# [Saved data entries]
--- --- ---

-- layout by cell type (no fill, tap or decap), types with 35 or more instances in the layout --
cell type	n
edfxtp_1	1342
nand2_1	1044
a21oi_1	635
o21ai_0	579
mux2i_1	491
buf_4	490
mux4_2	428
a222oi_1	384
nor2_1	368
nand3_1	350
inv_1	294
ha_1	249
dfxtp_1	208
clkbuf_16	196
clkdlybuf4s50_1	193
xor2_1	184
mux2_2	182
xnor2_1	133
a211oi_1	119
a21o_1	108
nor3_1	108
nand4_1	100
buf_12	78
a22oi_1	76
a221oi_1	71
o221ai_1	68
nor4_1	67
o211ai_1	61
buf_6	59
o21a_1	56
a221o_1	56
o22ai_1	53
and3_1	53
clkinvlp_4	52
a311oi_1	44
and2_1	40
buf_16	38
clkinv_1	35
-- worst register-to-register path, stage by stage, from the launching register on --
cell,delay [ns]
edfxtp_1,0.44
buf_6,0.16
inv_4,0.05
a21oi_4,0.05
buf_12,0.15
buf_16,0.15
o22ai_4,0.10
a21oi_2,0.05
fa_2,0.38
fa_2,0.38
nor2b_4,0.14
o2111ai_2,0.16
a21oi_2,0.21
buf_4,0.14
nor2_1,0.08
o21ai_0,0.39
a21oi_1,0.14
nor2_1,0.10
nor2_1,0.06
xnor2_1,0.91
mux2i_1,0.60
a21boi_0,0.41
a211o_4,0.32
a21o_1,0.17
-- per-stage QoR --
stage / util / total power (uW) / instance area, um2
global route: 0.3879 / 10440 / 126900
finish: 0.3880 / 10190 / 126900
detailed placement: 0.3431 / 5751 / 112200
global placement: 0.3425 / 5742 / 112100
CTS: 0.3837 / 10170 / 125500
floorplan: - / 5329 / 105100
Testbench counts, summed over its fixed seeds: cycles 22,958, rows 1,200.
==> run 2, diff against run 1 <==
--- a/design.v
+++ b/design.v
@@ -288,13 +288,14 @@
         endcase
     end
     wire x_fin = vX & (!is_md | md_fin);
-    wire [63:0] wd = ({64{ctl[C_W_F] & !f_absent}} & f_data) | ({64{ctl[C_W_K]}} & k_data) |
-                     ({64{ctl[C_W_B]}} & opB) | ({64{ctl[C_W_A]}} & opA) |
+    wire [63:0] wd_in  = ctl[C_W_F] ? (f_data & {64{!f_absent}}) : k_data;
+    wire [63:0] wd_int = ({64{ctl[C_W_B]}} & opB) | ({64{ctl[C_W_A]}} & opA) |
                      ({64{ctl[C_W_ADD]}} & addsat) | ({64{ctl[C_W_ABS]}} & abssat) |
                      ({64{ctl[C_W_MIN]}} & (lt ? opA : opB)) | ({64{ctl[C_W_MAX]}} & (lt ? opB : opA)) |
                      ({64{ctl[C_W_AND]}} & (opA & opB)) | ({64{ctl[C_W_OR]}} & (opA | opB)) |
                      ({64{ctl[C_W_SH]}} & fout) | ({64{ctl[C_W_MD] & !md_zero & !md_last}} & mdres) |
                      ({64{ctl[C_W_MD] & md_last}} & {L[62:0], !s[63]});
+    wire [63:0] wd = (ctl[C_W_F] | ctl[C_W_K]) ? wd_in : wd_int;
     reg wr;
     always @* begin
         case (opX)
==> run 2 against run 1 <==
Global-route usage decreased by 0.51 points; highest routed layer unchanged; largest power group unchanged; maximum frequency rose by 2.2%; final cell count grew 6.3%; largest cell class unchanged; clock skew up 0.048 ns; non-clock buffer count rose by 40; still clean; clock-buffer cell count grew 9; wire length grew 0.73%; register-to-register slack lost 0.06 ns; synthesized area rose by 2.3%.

--- --- ---

Wherever a line in the data above holds the word "power", copy that line.

stage / util / total power (uW) / instance area, um2
Global-route usage decreased by 0.51 points; highest routed layer unchanged; largest power group unchanged; maximum frequency rose by 2.2%; final cell count grew 6.3%; largest cell class unchanged; clock skew up 0.048 ns; non-clock buffer count rose by 40; still clean; clock-buffer cell count grew 9; wire length grew 0.73%; register-to-register slack lost 0.06 ns; synthesized area rose by 2.3%.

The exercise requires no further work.